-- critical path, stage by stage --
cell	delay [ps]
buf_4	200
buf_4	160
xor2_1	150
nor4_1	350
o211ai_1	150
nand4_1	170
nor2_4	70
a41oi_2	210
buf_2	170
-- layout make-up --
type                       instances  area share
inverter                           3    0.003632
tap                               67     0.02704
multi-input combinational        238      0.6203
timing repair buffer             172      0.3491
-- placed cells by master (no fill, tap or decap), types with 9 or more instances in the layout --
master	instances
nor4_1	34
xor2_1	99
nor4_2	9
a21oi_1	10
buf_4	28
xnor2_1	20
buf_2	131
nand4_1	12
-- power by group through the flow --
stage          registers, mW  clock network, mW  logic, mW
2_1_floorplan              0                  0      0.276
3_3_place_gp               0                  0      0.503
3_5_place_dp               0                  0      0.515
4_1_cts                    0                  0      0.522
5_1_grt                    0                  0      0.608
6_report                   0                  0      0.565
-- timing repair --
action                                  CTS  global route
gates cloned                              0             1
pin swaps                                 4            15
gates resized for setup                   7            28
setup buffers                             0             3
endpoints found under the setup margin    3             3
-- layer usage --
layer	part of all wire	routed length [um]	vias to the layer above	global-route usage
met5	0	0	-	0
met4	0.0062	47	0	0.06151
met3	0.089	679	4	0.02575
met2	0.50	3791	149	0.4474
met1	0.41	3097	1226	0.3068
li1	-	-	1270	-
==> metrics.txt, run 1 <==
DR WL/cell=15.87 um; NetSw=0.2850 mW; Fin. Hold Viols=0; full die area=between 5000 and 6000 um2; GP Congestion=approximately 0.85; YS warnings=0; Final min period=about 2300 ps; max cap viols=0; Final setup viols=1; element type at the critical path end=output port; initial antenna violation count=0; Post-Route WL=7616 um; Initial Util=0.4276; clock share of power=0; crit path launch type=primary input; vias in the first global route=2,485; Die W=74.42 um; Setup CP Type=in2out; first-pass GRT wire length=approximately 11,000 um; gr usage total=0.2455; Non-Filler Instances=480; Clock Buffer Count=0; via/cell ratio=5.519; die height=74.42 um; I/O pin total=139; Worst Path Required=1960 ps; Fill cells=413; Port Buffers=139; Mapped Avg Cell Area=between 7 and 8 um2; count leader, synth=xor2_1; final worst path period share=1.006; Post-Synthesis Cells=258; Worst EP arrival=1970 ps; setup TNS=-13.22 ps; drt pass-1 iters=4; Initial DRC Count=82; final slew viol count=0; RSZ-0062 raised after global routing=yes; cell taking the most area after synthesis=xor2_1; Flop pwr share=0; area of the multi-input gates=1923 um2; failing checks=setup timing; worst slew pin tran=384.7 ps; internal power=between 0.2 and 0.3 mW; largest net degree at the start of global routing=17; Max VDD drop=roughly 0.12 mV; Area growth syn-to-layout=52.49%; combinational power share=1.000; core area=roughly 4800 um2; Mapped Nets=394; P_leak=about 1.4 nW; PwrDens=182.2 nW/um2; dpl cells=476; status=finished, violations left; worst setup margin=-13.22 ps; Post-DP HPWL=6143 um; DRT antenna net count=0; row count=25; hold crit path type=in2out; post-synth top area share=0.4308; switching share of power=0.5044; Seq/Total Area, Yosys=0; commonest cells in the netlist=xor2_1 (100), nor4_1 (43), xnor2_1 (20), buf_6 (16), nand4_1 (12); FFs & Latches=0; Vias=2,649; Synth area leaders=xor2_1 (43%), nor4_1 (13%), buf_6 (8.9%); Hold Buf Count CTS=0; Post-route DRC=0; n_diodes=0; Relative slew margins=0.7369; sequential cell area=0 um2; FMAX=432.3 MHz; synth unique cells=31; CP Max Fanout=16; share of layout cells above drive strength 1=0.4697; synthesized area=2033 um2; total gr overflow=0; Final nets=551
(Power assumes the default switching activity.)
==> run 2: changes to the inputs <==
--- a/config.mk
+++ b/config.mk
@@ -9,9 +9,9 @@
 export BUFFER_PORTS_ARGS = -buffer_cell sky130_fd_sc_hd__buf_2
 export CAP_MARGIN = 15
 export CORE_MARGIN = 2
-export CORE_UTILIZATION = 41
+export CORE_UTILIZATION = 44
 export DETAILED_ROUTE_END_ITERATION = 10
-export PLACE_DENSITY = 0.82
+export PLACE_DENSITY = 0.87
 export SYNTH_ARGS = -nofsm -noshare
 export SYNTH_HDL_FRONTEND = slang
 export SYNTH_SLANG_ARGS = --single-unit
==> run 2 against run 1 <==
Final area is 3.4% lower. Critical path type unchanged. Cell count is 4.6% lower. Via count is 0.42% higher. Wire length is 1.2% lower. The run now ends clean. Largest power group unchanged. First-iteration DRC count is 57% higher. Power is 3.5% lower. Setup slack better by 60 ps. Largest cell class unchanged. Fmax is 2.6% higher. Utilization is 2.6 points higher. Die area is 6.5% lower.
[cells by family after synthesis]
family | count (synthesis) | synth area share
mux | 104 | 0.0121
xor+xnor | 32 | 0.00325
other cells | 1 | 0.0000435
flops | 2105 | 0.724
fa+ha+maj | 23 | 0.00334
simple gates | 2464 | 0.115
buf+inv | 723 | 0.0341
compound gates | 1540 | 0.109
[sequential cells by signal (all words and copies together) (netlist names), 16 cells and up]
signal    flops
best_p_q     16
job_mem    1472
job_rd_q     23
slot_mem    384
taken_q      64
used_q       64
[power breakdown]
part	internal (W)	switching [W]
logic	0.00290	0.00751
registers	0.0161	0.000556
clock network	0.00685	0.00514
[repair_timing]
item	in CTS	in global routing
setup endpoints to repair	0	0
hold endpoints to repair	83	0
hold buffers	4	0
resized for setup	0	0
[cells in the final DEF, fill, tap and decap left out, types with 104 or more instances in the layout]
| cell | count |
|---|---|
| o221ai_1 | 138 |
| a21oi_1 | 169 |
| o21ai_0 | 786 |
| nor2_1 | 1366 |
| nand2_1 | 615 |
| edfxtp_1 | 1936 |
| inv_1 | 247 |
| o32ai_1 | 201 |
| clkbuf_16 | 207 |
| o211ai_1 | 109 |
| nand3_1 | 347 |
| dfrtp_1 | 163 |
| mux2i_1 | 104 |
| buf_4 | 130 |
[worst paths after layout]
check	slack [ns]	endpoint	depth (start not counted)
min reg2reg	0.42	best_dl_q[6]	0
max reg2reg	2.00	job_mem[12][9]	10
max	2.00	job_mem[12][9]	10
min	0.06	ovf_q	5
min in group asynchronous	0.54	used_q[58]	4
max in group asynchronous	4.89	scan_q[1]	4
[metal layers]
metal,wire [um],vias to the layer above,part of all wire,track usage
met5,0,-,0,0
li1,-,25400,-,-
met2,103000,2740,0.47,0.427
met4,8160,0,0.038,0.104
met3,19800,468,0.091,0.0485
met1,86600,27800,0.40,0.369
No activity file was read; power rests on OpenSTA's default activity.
[src/hw/rtl/pcci_pkg.sv]
// shared types, widths and helpers for the clamped-integral pid controller
package pcci_pkg;

  localparam int GAIN_W  = 24;
  localparam int DRIVE_W = 32;
  localparam int ERR_W   = DRIVE_W + 1;
  localparam int PROD_W  = GAIN_W + 1 + ERR_W;
  localparam int ACC_W   = PROD_W + 2;
  localparam int FRAC_W  = 16;
  localparam int CFG_W   = 32;
  localparam int IDX_W   = 3;

  typedef enum logic [IDX_W-1:0] {
    REG_GAIN_PROP  = 3'd0,
    REG_GAIN_INT   = 3'd1,
    REG_GAIN_DERIV = 3'd2,
    REG_DRIVE_MIN  = 3'd3,
    REG_DRIVE_MAX  = 3'd4,
    REG_AUTOMATIC  = 3'd5,
    REG_REVERSE    = 3'd6
  } reg_idx_t;

  localparam logic CMD_COMPUTE = 1'b0;
  localparam logic CMD_RESUME  = 1'b1;

  typedef struct packed {
    logic [GAIN_W-1:0]         gain_prop;
    logic [GAIN_W-1:0]         gain_int_per_sample;
    logic [GAIN_W-1:0]         gain_deriv_per_sample;
    logic signed [DRIVE_W-1:0] drive_min;
    logic signed [DRIVE_W-1:0] drive_max;
    logic                      automatic_cfg;
    logic                      reverse_acting;
  } cfg_t;

  typedef struct packed {
    logic                      cmd;
    logic signed [DRIVE_W-1:0] measurement;
    logic signed [DRIVE_W-1:0] target;
  } item_t;

  typedef struct packed {
    logic signed [DRIVE_W-1:0] drive;
    logic                      updated;
  } res_t;

  // upper limit tested first, so an inverted pair resolves to the lower limit
  function automatic logic signed [DRIVE_W-1:0] clamp_drive(
    input logic signed [ACC_W-1:0]   v,
    input logic signed [DRIVE_W-1:0] lo,
    input logic signed [DRIVE_W-1:0] hi
  );
    logic signed [ACC_W-1:0] r;
    r = v;
    if (r > ACC_W'(hi)) r = ACC_W'(hi);
    if (r < ACC_W'(lo)) r = ACC_W'(lo);
    return r[DRIVE_W-1:0];
  endfunction

endpackage

[src/hw/rtl/pcci_cfg.sv]
// configuration register file for the pid controller
module pcci_cfg (
  input  logic                      clk,
  input  logic                      rst_n,
  input  logic                      cfg_we,
  input  logic [pcci_pkg::IDX_W-1:0] cfg_idx,
  input  logic [pcci_pkg::CFG_W-1:0] cfg_wdata,
  output pcci_pkg::cfg_t            cfg
);
  import pcci_pkg::*;

  cfg_t cfg_r;

  always_ff @(posedge clk) begin
    if (!rst_n) begin
      cfg_r.gain_prop             <= '0;
      cfg_r.gain_int_per_sample   <= '0;
      cfg_r.gain_deriv_per_sample <= '0;
      cfg_r.drive_min             <= '0;
      cfg_r.drive_max             <= {1'b0, {(DRIVE_W-1){1'b1}}};
      cfg_r.automatic_cfg         <= 1'b0;
      cfg_r.reverse_acting        <= 1'b0;
    end else if (cfg_we) begin
      unique case (reg_idx_t'(cfg_idx))
        REG_GAIN_PROP:  cfg_r.gain_prop             <= cfg_wdata[GAIN_W-1:0];
        REG_GAIN_INT:   cfg_r.gain_int_per_sample   <= cfg_wdata[GAIN_W-1:0];
        REG_GAIN_DERIV: cfg_r.gain_deriv_per_sample <= cfg_wdata[GAIN_W-1:0];
        REG_DRIVE_MIN:  cfg_r.drive_min             <= $signed(cfg_wdata[DRIVE_W-1:0]);
        REG_DRIVE_MAX:  cfg_r.drive_max             <= $signed(cfg_wdata[DRIVE_W-1:0]);
        REG_AUTOMATIC:  cfg_r.automatic_cfg         <= cfg_wdata[0];
        REG_REVERSE:    cfg_r.reverse_acting        <= cfg_wdata[0];
        default: ;
      endcase
    end
  end

  assign cfg = cfg_r;

endmodule

[config.mk]
export PLATFORM = sky130hd
export DESIGN_NAME = pcci_cfg
export DESIGN_NICKNAME = d
export VERILOG_FILES = /design/src/hw/rtl/pcci_pkg.sv /design/src/hw/rtl/pcci_cfg.sv
export SDC_FILE = /design/constraint.sdc
export NUM_CORES = 1
export LEC_CHECK = 0
export ABC_AREA = 1
export BUFFER_PORTS_ARGS = -buffer_cell sky130_fd_sc_hd__buf_2
export CORE_MARGIN = 3
export CORE_UTILIZATION = 50
export DETAILED_ROUTE_END_ITERATION = 7
export PLACE_DENSITY = 0.88
export SKIP_CTS_REPAIR_TIMING = 1
export SYNTH_ARGS = -nofsm -noshare
export SYNTH_HDL_FRONTEND = slang
export SYNTH_SLANG_ARGS = --single-unit
[constraint.sdc]
create_clock -name clk -period 1 [get_ports clk]
set_clock_uncertainty 0.05 [all_clocks]
set_input_delay 0.1 -clock clk [delete_from_list [all_inputs] [get_ports clk]]
set_output_delay 0.1 -clock clk [all_outputs]
set_load 0.02 [all_outputs]
---- After elaboration in Yosys (flattened, before gate mapping) ----
Index checks and enable logic that the tools add are counted.
W data, S select, Z words.
cells by class
  equal/unequal tests ..................... 6
  reductions and logical operators ........ 8
operators by type and width
  kind                  count
  $reduce_and A2 Y1     7
  $eq A3 B3 Y1 const B  3
  $eq A3 B2 Y1 const B  2
  $eq A3 B1 Y1 const B  1
  $logic_not A3 Y1      1
word-level totals
  register bits after elaboration ......... 138
  output and inout port bits .............. 138
  logic and storage cells ................. 21

---- Longest topological paths before layout ----
Gate-level depths: netlist of the first run.
  depth after elaboration ................. 2
  gate-level depth with buffers ........... 7
  depth with buffers taken out ............ 5

---- Worst setup path after synthesis of the first run ----
No wires, ideal clock.
  path type ............................... input -> register
  start ................................... input rst_n
  end ..................................... register cfg_r, in the netlist cfg[13]
  library setup time ...................... 0.130 ns
  arrival ................................. 0.734 ns
  slack ................................... 0.086 ns
  stages .................................. 3
  path through ............................ clkbuf_1 -> clkbuf_1 -> nand3_1
RTL lines
  what                RTL line        source
  start: declaration  pcci_cfg.sv:4   input logic rst_n,
  end: declaration    pcci_cfg.sv:12  cfg_t cfg_r;
No word-level cell between the ends.

---- Worst setup path after layout of the first run ----
  start ................................... register cfg_r, in the netlist cfg[28]
  end ..................................... output cfg[28] (netlist bit)
RTL lines
  what              RTL line       source
  end: declaration  pcci_cfg.sv:8  output pcci_pkg::cfg_t cfg
No word-level cell between the ends.

==> key figures, run 1 <==
Run status
  – Status: complete, but fails checks
  – Failing checks: negative setup slack

Synthesis
  – Netlist cell types: 15
  – Post-synth top area share: 50.8%
  – Synth warnings: 0
  – Post-synthesis instance area: 5440 um^2
  – Top cells by area, synth: dfxtp_1 (51%), nor2_1 (15%), nand3_1 (13%)
  – Proportion of synthesized chip area in sequential cells: 50.8%
  – FF+latch count, synth: 138
  – Post-Syn Instances: 763
  – Syn_nets: 801
  – Syn_area_per_cell: 7.13 um^2
  – Leading area contributor after synthesis: dfxtp_1

Timing
  – Final Hold Violating Endpoints: 0
  – RSZ-0062 raised after global routing: true
  – Fmax: 857 MHz
  – Final TNS setup: -17380 ps
  – Fin crit share: 117%
  – Final min period: 1170 ps
  – Least-Margin Pin Slew: 292 ps
  – Setup ws final: -167 ps
  – Setup-failing EPs final: 138
  – Hold slack: 94.9 ps
  – Slew Viols, Final: 0
  – Relative slew slack: 80.5%

Global route
  – Antenna violations before repair: 0
  – First-pass GRT wire length: approximately 24 mm
  – Vias in the first global route: 4897
  – Grt total ovfl: 0
  – GRT Overall Usage: 25.4%
  – Pin count of the biggest net entering global routing: 44

Floorplan
  – Die area: 12200 um^2
  – I/O pin total: about 180
  – Placement Rows: 37
  – Starting Density: between 50% and 60%
  – Die height: around 110 um
  – Core area: 10500 um^2
  – Die Span X: 110 um

Clock tree
  – TritonCTS clock tree: built
  – Worst skew pair latency: 510 ps
  – TritonCTS Buffers: 17
  – CTS max path bufs: 2
  – Clk sink count: around 140
  – Root Driver: clkbuf_8
  – Clock-pin transition on the worst setup and hold timing paths: 60 ps
  – H-tree depth: 4

Setup path
  – Crit-path max cell delay: 370 ps
  – Worst setup EP type: output pin
  – Slowest CP cell: dfxtp_2
  – Crit path launch type: flop
  – Critical Path, Cell by Cell: buf_6
  – FF-to-FF End: cfg[41]
  – Worst-case reg-to-reg path depth: 3
  – Flop2flop setup slack: ~210 ps
  – Reg2reg start: cfg[41]
  – Arrival @ worst endpoint: 1020 ps
  – Crit path max fanout: 2
  – Delay-heaviest family, CP: flip-flops
  – Critical path type: reg -> out
  – WP buf/inv: 1
  – WP data required: 850 ps

Hold path
  – Worst Hold Path EP: cfg[61]
  – Hold Startpoint: cfg_idx[2]
  – Hold Path Stages: 6
  – Hold Crit Class: in -> reg

Place
  – Post-DP HPWL: 10.8 mm
  – Final GP Congestion: 0.870
  – IO Port Bufs: between 150 and 200

Power
  – Reg power frac: a little over two fifths
  – Pint: 10.0 mW
  – Switching share of power: 27.5%
  – Logic pwr share: 14.0%
  – Sw power: 3.80 mW
  – Power per cell area: roughly 1600 nW/um^2
  – Clock share of power: 43.3%
  – Max VDD drop: 1.49 mV
  – P_leak: 4.03 nW

Layout
  – Layout cells sized above 1: between 40 and 50%
  – Max reg flops: around 140
  – Final nets: 1019
  – N_diodes: 0
  – Synth-to-Final Area Change: 58.8%
  – Fill count: 597

Route
  – Initial DRC count: 543
  – Post-route ant nets: 0
  – 1st-pass router iterations: 6
  – DRC Markers: 0
  – DR WL/cell: 17.4 um
  – Routed WL: approximately 20 mm
  – Via density: roughly 5.4
  – Vias: about 6100

Run
  – Max-Cap Viols: 0
logic make-up (layout without fill, tap and decap cells):
group                  count (synthesis)  count (layout)  share of synthesized area, %
AO/OA/AOI/OAI                          2               2                         0.184
buffers and inverters                 88             319                          8.06
flip-flops                           138             138                          50.8
AND/OR/NAND/NOR                      535             535                          40.9
stage by stage:
stage	power (mW)	cells	area, um^2	util, %	setup slack, ps
2_1_floorplan	6.83	763	5440	-	86.3
3_3_place_gp	7.39	1056	6640	63.4	-90.2
3_5_place_dp	7.42	1056	6640	63.4	-87.7
4_1_cts	13.3	1088	7200	68.8	-218
5_1_grt	14.2	1130	8630	82.5	-194
6_report	13.8	1130	8630	82.5	-167
final cells by class:
cell class	count	area (um^2)	share of cell area, %
Sequential cell	138	2940	34.0
Timing Repair Buffer	249	2580	29.9
Multi-Input combinational cell	537	2240	26.0
Clock buffer	18	428	4.96
Tap cell	136	170	1.97
Inverter	38	143	1.65
Clock inverter	14	136	1.58
synthesized netlist by cell type:
master and n:
buf_6 3, a21oi_1 2, inv_2 5, dfxtp_1 138
nand3_1 138, nand2_1 175, buf_2 17, nor2_1 212
nor2_2 5, inv_1 33, buf_1 2, buf_4 17
clkbuf_1 11, nor2_4 4, nand2_2 1
power groups by stage:
stage | clock, mW | combinational (mW) | sequential [mW]
after global routing | 6.26 | 2.07 | 5.91
after CTS | 5.99 | 1.51 | 5.79
after floorplan | 0 | 0.688 | 6.14
final | 5.98 | 1.93 | 5.89
after global placement | 0 | 1.48 | 5.91
after detailed placement | 0 | 1.50 | 5.91
cell usage in the layout, fill, tap and decap left out, types with 3 or more instances in the layout:
master,instances
buf_12,16
buf_2,36
buf_4,26
buf_6,138
clkbuf_16,16
clkinv_4,3
dfxtp_2,138
dlygate4sd3_1,33
inv_1,33
inv_2,5
inv_6,5
nand2_1,175
nand3_1,138
nor2_1,212
nor2_2,4
nor2_4,5
worst max-delay path by stage:
stage | startpoint | to | slack, ps | cells after the start
3_3_place_gp | cfg_idx[0] | cfg[29] | -90 | 6
2_1_floorplan | rst_n | cfg[13] | 90 | 3
6_report | cfg[28] | cfg[28] | -170 | 1
4_1_cts | cfg[83] | cfg[83] | -220 | 1
3_5_place_dp | cfg_idx[1] | cfg[41] | -90 | 7
5_1_grt | cfg[28] | cfg[28] | -190 | 1
per-layer routing:
metal  wire [um]  track usage (%)  vias to the layer above
li1            -                -                     2811
met1        6860             32.8                     2792
met2       10100             40.6                      373
met3        1770             6.99                       93
met4         944             9.85                        0
met5           0                0                        -
(Power assumes the default switching activity.)
==> run 2: changes to the inputs <==
CORE_UTILIZATION = 45   (was 50)
PLACE_DENSITY = 0.81   (was 0.88)
==> run 2 against run 1 <==
The flow still finishes with violations (negative setup slack). Power about the same. Sequential power barely moved. Critical path type unchanged. Highest routed layer unchanged. Sequential share of layout area increased by 0.26 points. Combinational power decreased by 2%. Cell count decreased by 0.18%. Setup slack gained 100 ps.
==> key figures, run 2 (synthesis results as in run 1) <==
Route
  – Initial DRC count: 741 (+36%)
  – Vias: 5902 (-2.8%)
  – DR WL/cell: 16.8 um (-3.5%)
  – DRC Markers: 0 (unchanged)
  – Routed WL: 19.0 mm (-3.7%)
  – Post-route ant nets: 0 (unchanged)
  – 1st-pass router iterations: 7 (+1)
  – Via density: 5.23 (-2.6%)

Floorplan
  – Die Span X: 116 um (+5.1%)
  – Placement Rows: 39 (+5.4%)
  – Starting Density: 46.8% (-5.2 points)
  – I/O pin total: 176 (unchanged)
  – Core area: 11600 um^2 (+11%)
  – Die height: 116 um (+5.1%)
  – Die area: 13400 um^2 (+10%)

Timing
  – Setup ws final: -64.0 ps (+103 ps)
  – RSZ-0062 raised after global routing: true
  – Final Hold Violating Endpoints: 0 (unchanged)
  – Fmax: 940 MHz (+9.7%)
  – Slew Viols, Final: 0 (unchanged)
  – Hold slack: 90.3 ps (-4.63 ps)
  – Final min period: 1060 ps (-103 ps)
  – Least-Margin Pin Slew: 288 ps (-3.87 ps)
  – Relative slew slack: 80.8% (+0.24 points)
  – Final TNS setup: -3490 ps (+13890 ps)
  – Setup-failing EPs final: 138 (unchanged)
  – Fin crit share: 106% (-10 points)

Global route
  – Fraction of met1 tracks used by global routing: 30.2% (-2.6 points)
  – Grt total ovfl: 0 (unchanged)
  – Met3 Resource Use GR: 7.26% (+0.27 points)
  – Most crowded layer after global routing: met2
  – GRT Overall Usage: 23.3% (-2.1 points)
  – Vias in the first global route: 4846 (-1.0%)
  – Pin count of the biggest net entering global routing: 60 (+36%)
  – Met2 GRT Util: 37.5% (-3.1 points)
  – First-pass GRT wire length: 24.3 mm (+1.2%)
  – Antenna violations before repair: 1 (+1)

Layout
  – Final Non-Filler Cells: 1128 (-0.18%)
  – Multi-input gate area: 2240 um^2 (unchanged)
  – Leading cell types in the layout, fill and taps excluded: nor2_1 (212), nand2_1 (175), nand3_1 (138), dfxtp_2 (138), buf_6 (138)
  – Storage cell area: 2940 um^2 (unchanged)
  – Max reg flops: 138 (unchanged)
  – Final Cell Area: 8570 um^2 (-0.75%)
  – Layout cells sized above 1: 39.4% (-0.91 points)
  – Fill count: 774 (+30%)
  – Final nets: 1010 (-0.88%)
  – Util after Layout: 73.8% (-8.7 points)
  – Most common cell after layout, fill and taps aside: nor2_1
  – Synth-to-Final Area Change: 57.6%

Setup path
  – Crit path launch type: flop
  – Arrival @ worst endpoint: 910 ps (-110 ps)
  – Flop2flop setup slack: 220 ps (about the same)
  – Worst-case reg-to-reg path depth: 3 (unchanged)
  – Crit path max fanout: 2 (unchanged)
  – Delay-heaviest family, CP: flip-flops
  – WP buf/inv: 1 (unchanged)
  – Critical Path, Cell by Cell: buf_6
  – WP data required: 850 ps (about the same)
  – Critical path type: reg -> out
  – Crit-path max cell delay: 360 ps (about the same)
  – Slowest CP cell: dfxtp_2
  – Stages on worst setup path: 1 (unchanged)
  – Worst setup EP type: output pin

Run status
  – Failing checks: negative setup slack
  – Status: complete, but fails checks

Power
  – Power per cell area: 1610 nW/um^2 (+0.72%)
  – Sw power: 3.50 mW (-7.8%)
  – Clock share of power: 43.6% (+0.3 points)
  – P_leak: 3.98 nW (-1.2%)
  – Max VDD drop: 1.27 mV (-14%)
  – Logic pwr share: 13.7% (-0.3 points)
  – Pwr Total: 13.8 mW (about the same)
  – Reg power frac: 42.7% (about the same)
  – Pint: 10.3 mW (+2.9%)
  – Switching share of power: 25.4% (-2.1 points)

Hold path
  – Hold Path Stages: 3 (-3)
  – Hold Crit Class: in -> reg

Clock tree
  – Clock-pin transition on the worst setup and hold timing paths: 60 ps (about the same)
  – CTS max path bufs: 2 (unchanged)
  – Root Driver: clkbuf_16
  – Clk sink count: 138 (unchanged)
  – TritonCTS clock tree: built
  – TritonCTS Buffers: 17 (unchanged)
  – H-tree depth: 4 (unchanged)
  – Worst skew pair latency: 420 ps (-90 ps)

Place
  – Final GP Congestion: 0.805 (-7.4%)
  – Post-Place Cells: 1057 (+0.095%)
  – IO Port Bufs: 175 (unchanged)
  – Post-DP HPWL: 10.8 mm (-0.23%)
  – Placed inst area: 6590 um^2 (-0.74%)
  – Pre-CTS WS: -95.9 ps (-8.19 ps)

Run
  – Max-Cap Viols: 0 (unchanged)
==> run 2: power groups by stage <==
stage,combinational [mW],clock [mW],sequential [mW]
finish,1.89,6.01,5.89
CTS,1.50,6.04,5.80
detailed placement,1.50,0,5.92
global route,2.04,6.31,5.91
global placement,1.47,0,5.91
floorplan,0.688,0,6.14
==> run 2: metal layers <==
metal  vias to the layer above  share of wire (%)  wire [um]
li1                       2790                  -          -
met1                      2710                 38       7200
met2                       360                 51       9620
met3                        42                8.9       1690
met4                         0                2.4        456
met5                         -                  0          0
==> run 2: worst register-to-register path: cells and delay by family (launching register included) <==
family / cells / cell delay (ps)
buffers and inverters: 1 / 130
DFF: 1 / 330
and+or+nand+nor: 2 / 170
==> run 2: area by class of cell <==
type / instances / area share (%)
multi-input cells: 537 / 26.2
well taps: 143 / 2.09
clock buffers: 25 / 5.90
clock inverters: 6 / 0.730
diodes: 1 / 0.0292
flip-flops and latches: 138 / 34.3
inverters: 38 / 1.66
repair buffers: 240 / 29.2
==> run 2: final timing paths <==
check	startpoint	endpoint
worst max-delay path	cfg[71]	cfg[71]
worst max register to register	cfg[99]	cfg[99]
worst min-delay path	rst_n	cfg[20]
worst min register to register	cfg[19]	cfg[19]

━━━━━━━━━━━━━━━━━━━━━━━━━━━━━━

● ACTIVITY: Go through the entries. Report every line that contains the word "asynchronous".

● PROBLEM SOLUTION:
min in group asynchronous	0.54	used_q[58]	4
max in group asynchronous	4.89	scan_q[1]	4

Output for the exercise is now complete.